THE TASK
The lines to find are those in the entries that hold the word "global"; copy every one of them.

----------

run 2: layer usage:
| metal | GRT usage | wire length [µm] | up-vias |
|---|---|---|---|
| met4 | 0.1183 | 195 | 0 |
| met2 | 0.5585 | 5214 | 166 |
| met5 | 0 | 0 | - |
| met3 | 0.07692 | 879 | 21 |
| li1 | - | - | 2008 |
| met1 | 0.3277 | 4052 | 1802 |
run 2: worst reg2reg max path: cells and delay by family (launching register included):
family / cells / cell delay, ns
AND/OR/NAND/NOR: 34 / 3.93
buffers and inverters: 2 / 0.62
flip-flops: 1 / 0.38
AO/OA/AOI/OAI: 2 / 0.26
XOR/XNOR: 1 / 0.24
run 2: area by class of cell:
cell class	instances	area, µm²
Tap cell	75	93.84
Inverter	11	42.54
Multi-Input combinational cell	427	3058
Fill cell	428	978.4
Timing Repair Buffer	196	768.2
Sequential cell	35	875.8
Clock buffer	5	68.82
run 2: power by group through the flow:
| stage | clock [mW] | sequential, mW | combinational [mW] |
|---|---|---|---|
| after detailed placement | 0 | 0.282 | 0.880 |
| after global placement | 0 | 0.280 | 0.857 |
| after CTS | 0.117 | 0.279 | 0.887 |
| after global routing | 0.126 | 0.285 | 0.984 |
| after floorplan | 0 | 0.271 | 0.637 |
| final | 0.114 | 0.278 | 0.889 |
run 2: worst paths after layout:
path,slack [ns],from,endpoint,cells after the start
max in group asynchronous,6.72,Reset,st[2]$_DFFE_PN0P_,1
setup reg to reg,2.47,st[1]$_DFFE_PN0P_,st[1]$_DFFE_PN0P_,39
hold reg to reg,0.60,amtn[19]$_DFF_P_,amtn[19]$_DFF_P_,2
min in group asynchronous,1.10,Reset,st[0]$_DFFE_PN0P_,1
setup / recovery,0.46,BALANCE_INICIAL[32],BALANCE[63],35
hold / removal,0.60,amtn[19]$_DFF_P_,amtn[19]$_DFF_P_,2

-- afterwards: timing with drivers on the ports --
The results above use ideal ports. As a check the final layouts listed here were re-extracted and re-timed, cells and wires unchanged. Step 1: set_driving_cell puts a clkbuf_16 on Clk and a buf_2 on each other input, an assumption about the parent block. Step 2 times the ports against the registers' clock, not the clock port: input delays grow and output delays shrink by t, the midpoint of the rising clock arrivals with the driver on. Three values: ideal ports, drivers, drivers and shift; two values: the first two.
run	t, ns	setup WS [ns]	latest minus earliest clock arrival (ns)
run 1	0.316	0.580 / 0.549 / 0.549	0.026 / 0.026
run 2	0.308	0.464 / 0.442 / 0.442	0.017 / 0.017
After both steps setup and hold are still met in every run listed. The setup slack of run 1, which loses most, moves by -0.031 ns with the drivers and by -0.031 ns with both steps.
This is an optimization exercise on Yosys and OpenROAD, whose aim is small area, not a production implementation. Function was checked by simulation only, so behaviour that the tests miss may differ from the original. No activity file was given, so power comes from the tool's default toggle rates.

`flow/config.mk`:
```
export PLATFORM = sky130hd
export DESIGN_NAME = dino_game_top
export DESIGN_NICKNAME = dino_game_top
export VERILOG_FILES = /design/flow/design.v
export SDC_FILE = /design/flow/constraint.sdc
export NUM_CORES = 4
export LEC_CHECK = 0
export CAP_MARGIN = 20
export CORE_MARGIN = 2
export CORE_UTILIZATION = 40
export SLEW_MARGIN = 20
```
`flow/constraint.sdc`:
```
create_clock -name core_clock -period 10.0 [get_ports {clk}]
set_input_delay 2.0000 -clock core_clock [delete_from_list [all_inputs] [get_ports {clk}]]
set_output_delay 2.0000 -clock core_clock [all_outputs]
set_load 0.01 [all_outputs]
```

----------

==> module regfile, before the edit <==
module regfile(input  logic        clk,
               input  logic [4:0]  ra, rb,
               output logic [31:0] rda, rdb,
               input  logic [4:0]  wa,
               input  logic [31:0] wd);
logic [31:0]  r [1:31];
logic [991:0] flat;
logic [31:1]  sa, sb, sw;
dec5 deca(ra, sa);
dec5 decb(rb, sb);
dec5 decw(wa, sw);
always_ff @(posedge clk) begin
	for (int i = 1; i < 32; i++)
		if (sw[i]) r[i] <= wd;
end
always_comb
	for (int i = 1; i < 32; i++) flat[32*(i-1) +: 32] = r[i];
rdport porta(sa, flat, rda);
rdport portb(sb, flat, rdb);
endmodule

----------

RESPONSE
| after global placement | 0 | 0.280 | 0.857 |
| after global routing | 0.126 | 0.285 | 0.984 |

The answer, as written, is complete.